Sin embargo, nuestro estudio también adolece de ciertas limitaciones. Se trató de una cohorte fija consecutiva sin un cálculo a priori del tamaño de la muestra; por consiguiente, los análisis se basan en la precisión y el estudio contó con una potencia estadística insuficiente para detectar efectos pequeños o moderados, tal y como reflejan los amplios intervalos de confianza. La potencia estadística fue especialmente limitada en lo que respecta a subgrupos clave (p. ej., varones o migrantes) y a estratos de privación más específicos, lo que restringe la posibilidad de generalización. El IMC no se registró sistemáticamente y no pudo obtenerse de forma fiable; su omisión podría alterar las estimaciones, por lo que en futuros estudios deberían incluirse medidas de la adiposidad. La exposición socioeconómica se midió con el índice B-SDI, un indicador combinado a nivel de área que incluye la «renta de garantía de ingresos», pero no los ingresos individuales o del hogar (ni el nivel educativo personal o la profesión); por tanto, es posible un efecto de confusión residual del nivel socioeconómico y una clasificación errónea de la exposición no diferencial (probablemente con un sesgo hacia resultados nulos). La edad relativamente joven de la cohorte deparó pocos episodios de daño cardiovascular durante cinco años; los resultados de episodios se complementaron con un recuento de factores de riesgo cardiovascular para identificar una carga de riesgo más temprana, aunque es posible que no se detecten asociaciones modestas. Por último, el diseño observacional impide una inferencia causal; se encuentra justificada la realización de más investigaciones en cohortes multicéntricas más amplias con un seguimiento más prolongado, con más dimensiones del nivel socioeconómico a nivel individual y en sistemas sanitarios con diferentes modelos de financiación6.

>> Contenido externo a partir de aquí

Background: an optimization exercise with open tools, aiming at small area, a short achievable clock period and few clock cycles per item. Do not read the settings as production practice.
Function was checked by simulation only, so behaviour that the tests miss may differ from the original.
Power figures rest on the tool's default switching activity, not on a simulated workload.

==> flow/design.v <==
module zdiv (
    input  wire        clk,
    input  wire        rst,
    input  wire        in_valid,
    output wire        in_ready,
    input  wire [47:0] in_num,
    input  wire [47:0] in_den,
    input  wire [7:0]  in_e,
    output reg         out_valid,
    output reg  [47:0] out_q,
    output reg         out_wrap,
    output reg         out_inv
);
    localparam NW = 177;     
    localparam DW = 175;     
    localparam S_IDLE = 2'd0;
    localparam S_DIV  = 2'd1;
    localparam S_DONE = 2'd2;
    reg [1:0]    state;
    reg [7:0]    count;
    reg [NW-1:0] quo;        
    reg [DW:0]   rem;        
    reg [DW-1:0] den_r;
    reg          neg;
    reg          zero_den;
    assign in_ready = (state == S_IDLE);
    wire [47:0] num_mag = in_num[47] ? (~in_num + 48'd1) : in_num;
    wire [47:0] den_mag = in_den[47] ? (~in_den + 48'd1) : in_den;
    wire [7:0]  s_left  = in_e[7] ? (~in_e + 8'd1) : 8'd0;    
    wire [7:0]  s_right = in_e[7] ? 8'd0 : in_e;              
    wire [NW-1:0] n_init = {{(NW-49){1'b0}}, num_mag, 1'b0} << s_left;
    wire [DW-1:0] d_init = {{(DW-48){1'b0}}, den_mag} << s_right;
    wire [DW+1:0] trial = {rem, quo[NW-1]} - {2'b00, den_r};
    wire          fits  = ~trial[DW+1];
    wire          sticky = |rem;
    wire [NW:0]   t_up   = {1'b0, quo} + {{NW{1'b0}}, 1'b1};
    wire [NW-1:0] mag    = (neg && !sticky) ? {1'b0, quo[NW-1:1]} : t_up[NW:1];
    wire [NW:0]   q_full = neg ? (~{1'b0, mag} + {{NW{1'b0}}, 1'b1}) : {1'b0, mag};
    wire          q_wrap = ~((&q_full[NW:47]) | ~(|q_full[NW:47]));
    always @(posedge clk) begin
        if (rst) begin
            state     <= S_IDLE;
            out_valid <= 1'b0;
        end else begin
            out_valid <= 1'b0;
            case (state)
                S_IDLE: begin
                    if (in_valid) begin
                        quo      <= n_init;
                        rem      <= {(DW+1){1'b0}};
                        den_r    <= d_init;
                        neg      <= in_num[47] ^ in_den[47];
                        zero_den <= (in_den == 48'd0);
                        count    <= 8'd0;
                        state    <= S_DIV;
                    end
                end
                S_DIV: begin
                    if (fits)
                        rem <= trial[DW:0];
                    else
                        rem <= {rem[DW-1:0], quo[NW-1]};
                    quo   <= {quo[NW-2:0], fits};
                    count <= count + 8'd1;
                    if (count == NW - 1)
                        state <= S_DONE;
                end
                S_DONE: begin
                    out_valid <= 1'b1;
                    out_q     <= zero_den ? 48'd0 : q_full[47:0];
                    out_wrap  <= zero_den ? 1'b0  : q_wrap;
                    out_inv   <= zero_den;
                    state     <= S_IDLE;
                end
                default: state <= S_IDLE;
            endcase
        end
    end
endmodule
==> flow/run.sh <==
#!/bin/bash
# synth_recipe.tcl (not shown) runs the flow's synth.tcl, then flattens the netlist and writes it again
# the make line also repeats each setting of config.mk as NAME=value (left out here)
make -C /OpenROAD-flow-scripts/flow DESIGN_CONFIG=/design/flow/config.mk WORK_HOME=/design/flow/orfs CLKGATE_MAP_FILE= SYNTH_SCRIPT=/design/flow/synth_recipe.tcl finish
==> flow/config.mk <==
export PLATFORM = sky130hd
export DESIGN_NAME = zdiv
export DESIGN_NICKNAME = zdiv
export VERILOG_FILES = /design/flow/design.v
export SDC_FILE = /design/flow/constraint.sdc
export NUM_CORES = 4
export LEC_CHECK = 0
export CAP_MARGIN = 20
export CORE_MARGIN = 2
export CORE_UTILIZATION = 30
export PLACE_DENSITY = 0.45
export SLEW_MARGIN = 20
==> flow/constraint.sdc <==
create_clock -name core_clock -period 10.0 [get_ports {clk}]
set_input_delay 2.0000 -clock core_clock [delete_from_list [all_inputs] [get_ports {clk}]]
set_output_delay 2.0000 -clock core_clock [all_outputs]
set_load 0.01 [all_outputs]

Los resultados de este estudio tienen importantes consecuencias para la práctica clínica y la salud pública. Indican la posibilidad de que, en regiones con una cobertura sanitaria universal, la privación socioeconómica no sea un determinante primordial de los resultados cardiovasculares en pacientes con LES. Esto pone de relieve el potencial de los sistemas sanitarios integrales para atenuar las disparidades en materia de salud y mejorar los resultados en poblaciones desfavorecidas, reforzando el papel de los sistemas sanitarios universales públicos en la construcción de sociedades más avanzadas y justas, en un momento en el que la prestación sanitaria se considera un privilegio y una oportunidad de negocio en muchas partes del mundo4,8,16.

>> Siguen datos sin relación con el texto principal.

Source: an optimization exercise on an open RTL-to-GDS flow (aim: small area, a short achievable clock period and few clock cycles). Production flows keep margins and buffers that such runs may drop.
The RTL was checked by simulation tests, not by an equivalence proof against the original design.

amber:
// clover_chain
module clover_chain (
    input  wire         clk,
    input  wire         rst,           
    input  wire         clear,         
    input  wire         start,         
    output wire         ready,
    input  wire [15:0]  in_y,          
    input  wire [15:0]  in_r,          
    input  wire [15:0]  in_f,          
    input  wire [15:0]  in_cout,       
    input  wire         in_fb,         
    input  wire         in_preload,    
    input  wire [2:0]   in_hstage,     
    input  wire         in_slewing,    
    input  wire         in_clamp_pos,  
    input  wire         in_clamp_neg,  
    output wire [2:0]   cfg_sel,       
    input  wire [15:0]  cfg_op,        
    input  wire [255:0] cfg_par,       
    output reg          done,
    output reg  [15:0]  out_b,         
    output reg  [3:0]   out_sat        
);
    reg  [2:0] ph;
    reg        ph7;         
    reg  [2:0] sel;         
    reg        run;         
    reg  [7:0] valid;
    reg        rdy;         
    assign ready   = rdy;
    assign cfg_sel = sel;
    wire take = ph7 && start && !clear;
    reg signed [15:0] a_y, a_r, a_f, a_cout, a_e;
    reg        a_fb, a_pre, a_slew, a_cp, a_cn;
    reg [2:0]  a_hs;
    wire [15:0] in_e = in_r - in_y;
    wire signed [16:0] a_cf = {a_cout[15], a_cout} - {a_f[15], a_f};
    reg [11:0]  c_op;
    reg [255:0] c_par;
    wire [3:0] op = c_op[11:8];
    wire [3:0] sa = c_op[7:4];
    wire [3:0] sb = c_op[3:0];
    wire signed [15:0] p1  = c_par[ 15:  0];
    wire signed [15:0] p2  = c_par[ 31: 16];
    wire signed [15:0] p3  = c_par[ 47: 32];
    wire signed [15:0] p4  = c_par[ 63: 48];
    wire signed [15:0] p5  = c_par[ 79: 64];
    wire signed [15:0] p6  = c_par[ 95: 80];
    wire signed [15:0] p7  = c_par[111: 96];
    wire signed [15:0] p8  = c_par[127:112];
    wire signed [15:0] p9  = c_par[143:128];
    wire signed [15:0] p10 = c_par[159:144];
    reg is_gain, is_sum, is_pid, is_bq, is_ll, is_lim, is_rate, is_lut, is_db, is_sel, is_st, is_nz;
    reg is_alu;                        
    reg pid_pre;                       
  ...
Size: ~22,000 cells after synthesis, about 370 I/O pins, about 170,000 sq um of cells after synthesis.
==> flow/config.mk <==
export PLATFORM = sky130hd
export DESIGN_NAME = clover_chain
export DESIGN_NICKNAME = clover_chain
export VERILOG_FILES = /design/flow/design.v
export SDC_FILE = /design/flow/constraint.sdc
export NUM_CORES = 8
export LEC_CHECK = 0
export ABC_AREA = 1
export CAP_MARGIN = 70
export CORE_MARGIN = 2
export CORE_UTILIZATION = 40
export SLEW_MARGIN = 70
==> flow/constraint.sdc <==
create_clock -name core_clock -period 70.0 [get_ports {clk}]
set_input_delay 14.0000 -clock core_clock [delete_from_list [all_inputs] [get_ports {clk}]]
set_output_delay 14.0000 -clock core_clock [all_outputs]
set_load 0.01 [all_outputs]
run.sh (not shown) runs the stock make flow with config.mk's settings and CLKGATE_MAP_FILE= SYNTH_SCRIPT=/design/flow/synth_recipe.tcl, a recipe that flattens the netlist after the stock synthesis.
Testbench counts of amber, summed over its fixed seeds: cycles 49,400.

En conclusión, en nuestra cohorte atendida en un sistema sanitario universal, la privación socioeconómica no se asoció a factores de riesgo cardiovascular ni a daño cardiovascular durante cinco años. Estas observaciones descriptivas no confirman la existencia de una relación de causalidad, pero son coherentes con la hipótesis de que el acceso universal podría atenuar los gradientes socioeconómicos. Se necesitan más investigaciones en cohortes multicéntricas más amplias y en otros entornos de sistemas sanitarios.

Financiación

G. Ruiz-Irastorza ha recibido financiación del Departamento de Educación del Gobierno Vasco, beca de investigación IT 1512-22. H. Hernández-Negrín ha recibido financiación de la Consejería de Transformación Económica, Industria, Conocimiento y Universidades, Junta de Andalucía-Sevilla (España), beca de investigación PREDOC-00826.

Aprobación ética

Este estudio se llevó a cabo siguiendo las directrices de la Declaración de Helsinki y fue aprobado por el Comité de Ética de la Investigación con medicamentos del Hospital Universitario Cruces (España). Código del Comité de Ética: E08/35.

Consentimiento informado

Se obtuvo el consentimiento informado de todos los sujetos que participaron en el estudio.

Conflicto de intereses

Los autores declaran que carecen de conflictos de intereses.

Disponibilidad de datos

Los conjuntos de datos generados durante el presente estudio no son de acceso público debido a restricciones éticas o de privacidad, pero pueden solicitarse por motivos razonables al autor por correspondencia.

Agradecimientos

Agradecemos el apoyo de ADELES Gipuzkoa y la Asociación de Lupus y Autoinmunes de Castilla-La Mancha. Manifestamos nuestro agradecimiento al Dr. Carlos Saiz-Hernando por su ayuda para obtener el Índice de privación socioeconómica de nuestros pacientes de la unidad Lupus-Cruces.